One observation kept standing out. NCOR2 had modest effects on primary tumor growth, yet its impact became striking once tumor cells had disseminated. Mice with reduced NCOR2 developed dramatically fewer metastatic lesions despite having primary tumors that appeared similar to those of control animals.

That observation changed how we thought about the project.

Instead of asking how NCOR2 influences tumor growth, we began asking how it influences the survival of disseminated tumor cells.

The answer gradually pointed toward the immune system.

As we analyzed metastatic lungs, we found marked changes in cell apoptosis and immune infiltration. Reducing NCOR2 led to an increase in CD8 T cells, suggesting that NCOR2 might be helping metastatic cells escape immune surveillance. The evidence became even stronger when the metastatic advantage provided by NCOR2 disappeared in severely immunodeficient mice.

At that point, we started to wonder whether immune evasion might be a central part of the story.

The final pieces of the puzzle emerged when we investigated antigen presentation. We discovered that NCOR2 suppresses the expression of genes involved in MHC class I antigen presentation, limiting the ability of CD8 T cells to recognize tumor cells. In effect, tumor cells with high NCOR2 become less visible to the immune system, allowing them to persist and eventually form metastatic lesions.

The key question was no longer whether NCOR2 promotes metastasis, but how it does so.

For me, one of the most rewarding aspects of this work was seeing different observations gradually coming together. Findings from patient samples, mouse models, and in vitro mechanistic studies all pointed in the same direction: NCOR2 emerged as an epigenetic regulator that coordinates treatment resistance, metastatic progression, and immune evasion.
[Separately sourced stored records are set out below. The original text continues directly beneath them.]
## config.mk

```make
export PLATFORM = sky130hd
export DESIGN_NAME = ulp_list_pointers
export DESIGN_NICKNAME = d
export VERILOG_FILES = /design/src/hw/ulp_pkg.sv /design/src/hw/ulp_list_pointers.sv
export SDC_FILE = /design/constraint.sdc
export NUM_CORES = 1
export LEC_CHECK = 0
export BUFFER_PORTS_ARGS = -buffer_cell sky130_fd_sc_hd__buf_4
export CORE_MARGIN = 3
export CORE_UTILIZATION = 30
export CTS_BUF_LIST = sky130_fd_sc_hd__clkbuf_8 sky130_fd_sc_hd__clkbuf_16
export DETAILED_ROUTE_END_ITERATION = 8
export SLEW_MARGIN = 5
export SYNTH_ARGS = -nofsm -noshare
export SYNTH_HDL_FRONTEND = slang
export SYNTH_SLANG_ARGS = --single-unit
```

## constraint.sdc

```tcl
create_clock -name clk_i -period 6.7 [get_ports clk_i]
set_input_delay 1.34 -clock clk_i [delete_from_list [all_inputs] [get_ports clk_i]]
set_output_delay 1.34 -clock clk_i [all_outputs]
set_load 0.005 [all_outputs]
```
File: src/core/mcr_bank.sv
// Summary of operation
// Memory target codes: none, I, Q, both, map, FIFO
// Memory control bit 5 selects read direction
// Bit 6 auto-advances memory address
// Symbol counter mode uses 16-bit limit
// Bit 13 bypasses final filter, reset set
// Bit 12 doubles input rate, halves taps
// Interpolation 4x/8x/16x, code 11 reserved
// Width field gives bits minus one, or half
// Sinc, shaping, map, FIFO bypass bits, reset 1
// Bit 4 enables half band filter, reset 0
// Bit 2 enables decimate by two
// Write to 0x0F loads memory word buffer
// Word 0x11 holds 19-bit coefficient preload
// Strobe writes give one-cycle pulses only
// Ports 0-3 stage, port 4 transfers word
// Port 5 index, ports 0-3 read bytes
// Map: word select zero writes top byte
module mcr_bank
    import mcr_pkg::*;
#(
    parameter int MEM_ADDR_W = 8
) (
    // Clock and reset
    input wire logic mclk_in,
    input wire logic resetn_in,
    // Host parallel port, one-cycle strobes
    input wire logic [2:0] port_addr_in,
    input wire logic [7:0] config_data_bus_in,
    input wire logic port_wr_in,
    input wire logic port_rd_in,
    output logic [7:0] config_data_bus_out,
    // Memory readback path
    input wire logic [7:0] mem_rd_byte_in,
    output logic [MEM_ADDR_W-1:0] mem_rd_addr_out,
    output logic [3:0] readback_byte_counter_out,
    // Memory access control
    output logic [2:0] mem_target_out,
    output logic mem_read_dir_out,
    output logic mem_auto_inc_out,
    output logic [1:0] mem_word_sel_out,
    output logic [MEM_WORD_W-1:0] memory_word_buffer_out,
    output logic [MEM_ADDR_W-1:0] memory_target_address_out,
    output logic coeff_i_write_out,
    output logic coeff_q_write_out,
    output logic map_write_out,
    output logic fifo_word_write_out,
    // Datapath configuration
    output logic sym_cnt_mode_out,
    output logic [15:0] symbol_counter_limit_out,
    output logic fast_dac_delay_out,
    output logic final_interp_bypass_out,
    output logic two_bit_mode_out,
    output logic half_taps_out,
    output logic [4:0] interp_factor_out,
    output logic interp_reserved_out,
    output logic [5:0] sample_width_out,
    output logic sinc_bypass_out,
    output logic half_band_enable_out,
    output logic shape_bypass_out,
    output logic decim2_enable_out,
    output logic map_bypass_out,
    output logic fifo_bypass_out,
    // All words raw, and the preload field
    output logic [NUM_CW-1:0][31:0] control_words_out,
    output logic [18:0] coefficient_preload_out,
    // Strobes
    output logic fifo_reset_pulse_out,
    output logic memory_word_load_pulse_out,
    output logic soft_reset_pulse_out,
    output logic fifo_write_pulse_out
);

    if (MEM_ADDR_W < 1 || MEM_ADDR_W > 8) begin : g_addr_w_check
        $error("mcr_bank: MEM_ADDR_W must be 1 to 8");
    end

    typedef struct packed {
        logic [NUM_CW-1:0][31:0] cw;
        logic [31:0] staging_word;
        logic [4:0] readback_word_index;
        logic [MEM_ADDR_W-1:0] mem_rd_addr;
        logic [3:0] readback_byte_counter;
        logic [1:0] word_sel;
        logic [MEM_WORD_W-1:0] memory_word_buffer;
        logic [MEM_ADDR_W-1:0] memory_target_address;
        logic [MEM_ADDR_W-1:0] commit_addr;
        logic coeff_i_write;
        logic coeff_q_write;
        logic map_write;
        logic fifo_word_write;
        logic [7:0] rdata;
    } mcr_state_t;

    mcr_state_t s_r;
    mcr_state_t s_nxt;

    logic xfer;
    logic [4:0] xfer_index;
    logic load_now;
    logic [2:0] target;
    logic [31:0] mem_ctrl;
    logic [31:0] dev_cfg;
    logic [4:0] width_m1;
    logic [NUM_STROBES-1:0] strobes;

    assign xfer = port_wr_in && (port_addr_in == PA_XFER);
    assign xfer_index = config_data_bus_in[4:0];
    assign load_now = xfer && (xfer_index == CW_MEM_LOAD);
    assign mem_ctrl = s_r.cw[CW_MEM_CTRL];
    assign dev_cfg = s_r.cw[CW_DEV_CFG];
    assign target = mem_ctrl[MC_SEL_LO +: 3];

    always_comb begin
        logic [MEM_ADDR_W-1:0] next_addr;
        next_addr = '0;
        s_nxt = s_r;
        s_nxt.coeff_i_write = 1'b0;
        s_nxt.coeff_q_write = 1'b0;
        s_nxt.map_write = 1'b0;
        s_nxt.fifo_word_write = 1'b0;

        // Auto increment writes the current address then steps it
        if (mem_ctrl[MC_AUTO_INC]) begin
            next_addr = s_r.memory_target_address;
        end else begin
            next_addr = s_r.staging_word[24 +: MEM_ADDR_W];
        end

        if (port_wr_in) begin
            if (port_addr_in <= PA_STAGE_TOP) begin
                s_nxt.staging_word[{port_addr_in[1:0], 3'b000} +: 8] = config_data_bus_in;
            end else if (port_addr_in == PA_XFER) begin
                if (xfer_index < 5'(NUM_CW)) begin
                    // Strobe words have an empty mask and keep nothing
                    s_nxt.cw[xfer_index] = s_r.staging_word & CW_MASK[xfer_index];
                end
                if (xfer_index == CW_MEM_CTRL) begin
                    s_nxt.word_sel = s_r.staging_word[MC_WSEL_LO +: 2];
                end
            end else if (port_addr_in == PA_RB_INDEX) begin
                s_nxt.readback_word_index = config_data_bus_in[4:0];
            end else if (port_addr_in == PA_MEM_RD_ADDR) begin
                s_nxt.mem_rd_addr = config_data_bus_in[MEM_ADDR_W-1:0];
                s_nxt.readback_byte_counter = '0;
            end else begin
                s_nxt.readback_byte_counter = s_r.readback_byte_counter + 4'h1;
            end
        end

        // Read direction leaves buffer and address untouched
        if (load_now && !mem_ctrl[MC_READ]) begin
            unique case (target)
                MSEL_I_COEFF, MSEL_Q_COEFF, MSEL_IQ_COEFF: begin
                    s_nxt.memory_word_buffer[s_r.word_sel * WORD_SLICE +: WORD_SLICE] =
                        s_r.staging_word[WORD_SLICE-1:0];
                    if (s_r.word_sel == WSEL_LAST) begin
                        s_nxt.word_sel = '0;
                        s_nxt.commit_addr = next_addr;
                        s_nxt.memory_target_address = mem_ctrl[MC_AUTO_INC] ? next_addr + 1'b1 : next_addr;
                        s_nxt.coeff_i_write = target[0];
                        s_nxt.coeff_q_write = target[1];
                    end else begin
                        s_nxt.word_sel = s_r.word_sel + 2'h1;
                    end
                end
                MSEL_MAP: begin
                    if (s_r.word_sel == 2'h0) begin
                        s_nxt.memory_word_buffer[MEM_WORD_W-1 -: 8] = s_r.staging_word[23:16];
                        s_nxt.commit_addr = next_addr;
                        s_nxt.memory_target_address = mem_ctrl[MC_AUTO_INC] ? next_addr + 1'b1 : next_addr;
                        s_nxt.map_write = 1'b1;
                    end
                end
                MSEL_FIFO: begin
                    s_nxt.memory_word_buffer[31:0] = s_r.staging_word;
                    s_nxt.commit_addr = next_addr;
                    s_nxt.memory_target_address = mem_ctrl[MC_AUTO_INC] ? next_addr + 1'b1 : next_addr;
                    s_nxt.fifo_word_write = 1'b1;
                end
                default: begin
                    // No access, or an unused code: load is ignored
                end
            endcase
        end

        if (port_rd_in) begin
            if (port_addr_in <= PA_STAGE_TOP) begin
                if (s_r.readback_word_index < 5'(NUM_CW)) begin
                    s_nxt.rdata = s_r.cw[s_r.readback_word_index][{port_addr_in[1:0], 3'b000} +: 8];
                end else begin
                    s_nxt.rdata = '0;
                end
            end else begin
                s_nxt.rdata = mem_rd_byte_in;
            end
        end
    end

    always_ff @(posedge mclk_in or negedge resetn_in) begin
        if (!resetn_in) begin
            s_r <= '0;
            s_r.cw <= CW_RESET;
        end else begin
            s_r <= s_nxt;
        end
    end

    mcr_strobe u_strobe (
        .mclk_in(mclk_in),
        .resetn_in(resetn_in),
        .xfer_in(xfer),
        .index_in(xfer_index),
        .pulse_out(strobes)
    );

    assign fifo_reset_pulse_out = strobes[0];
    assign memory_word_load_pulse_out = strobes[1];
    assign soft_reset_pulse_out = strobes[2];
    assign fifo_write_pulse_out = strobes[3];

    assign config_data_bus_out = s_r.rdata;
    assign mem_rd_addr_out = s_r.mem_rd_addr;
    assign readback_byte_counter_out = s_r.readback_byte_counter;

    assign mem_target_out = target;
    assign mem_read_dir_out = mem_ctrl[MC_READ];
    assign mem_auto_inc_out = mem_ctrl[MC_AUTO_INC];
    assign mem_word_sel_out = s_r.word_sel;
    assign memory_word_buffer_out = s_r.memory_word_buffer;
    assign memory_target_address_out = s_r.commit_addr;
    assign coeff_i_write_out = s_r.coeff_i_write;
    assign coeff_q_write_out = s_r.coeff_q_write;
    assign map_write_out = s_r.map_write;
    assign fifo_word_write_out = s_r.fifo_word_write;

    assign sym_cnt_mode_out = dev_cfg[DC_SYM_CNT_MODE];
    assign symbol_counter_limit_out = dev_cfg[DC_LIMIT_LO +: 16];
    assign fast_dac_delay_out = dev_cfg[DC_FAST_DAC];
    assign final_interp_bypass_out = dev_cfg[DC_FINAL_BYPASS];
    assign two_bit_mode_out = dev_cfg[DC_TWO_BIT];
    assign half_taps_out = dev_cfg[DC_TWO_BIT];
    assign sinc_bypass_out = dev_cfg[DC_SINC_BYPASS];
    assign half_band_enable_out = dev_cfg[DC_HALF_BAND];
    assign shape_bypass_out = dev_cfg[DC_SHAPE_BYPASS];
    assign decim2_enable_out = dev_cfg[DC_DECIM2];
    assign map_bypass_out = dev_cfg[DC_MAP_BYPASS];
    assign fifo_bypass_out = dev_cfg[DC_FIFO_BYPASS];

    // Width doubles in two-bit mode
    assign width_m1 = {1'b0, dev_cfg[DC_WIDTH_LO +: 4]} + 5'h01;
    assign sample_width_out = dev_cfg[DC_TWO_BIT] ? {width_m1, 1'b0} : {1'b0, width_m1};

    always_comb begin
        interp_reserved_out = 1'b0;
        unique case (dev_cfg[DC_INTERP_LO +: 2])
            INTERP_4X: interp_factor_out = FACTOR_4;
            INTERP_8X: interp_factor_out = FACTOR_8;
            INTERP_16X: interp_factor_out = FACTOR_16;
            default: begin
                // Reserved code: factor reads zero so misuse is visible
                interp_factor_out = '0;
                interp_reserved_out = 1'b1;
            end
        endcase
    end

    assign control_words_out = s_r.cw;
    assign coefficient_preload_out = s_r.cw[CW_COEFF_PRELOAD][18:0];

endmodule : mcr_bank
Although our study identifies NCOR2 as a potential therapeutic target, many questions remain unanswered. What regulates NCOR2 during tumor progression? Does the same mechanism occur in other cancer types?

These questions remain for future work.

For now, it is exciting to share a story that began with a simple question about why NCOR2-high tumors behave so aggressively and ultimately revealed a previously unrecognized mechanism by which metastatic tumor cells escape immune surveillance.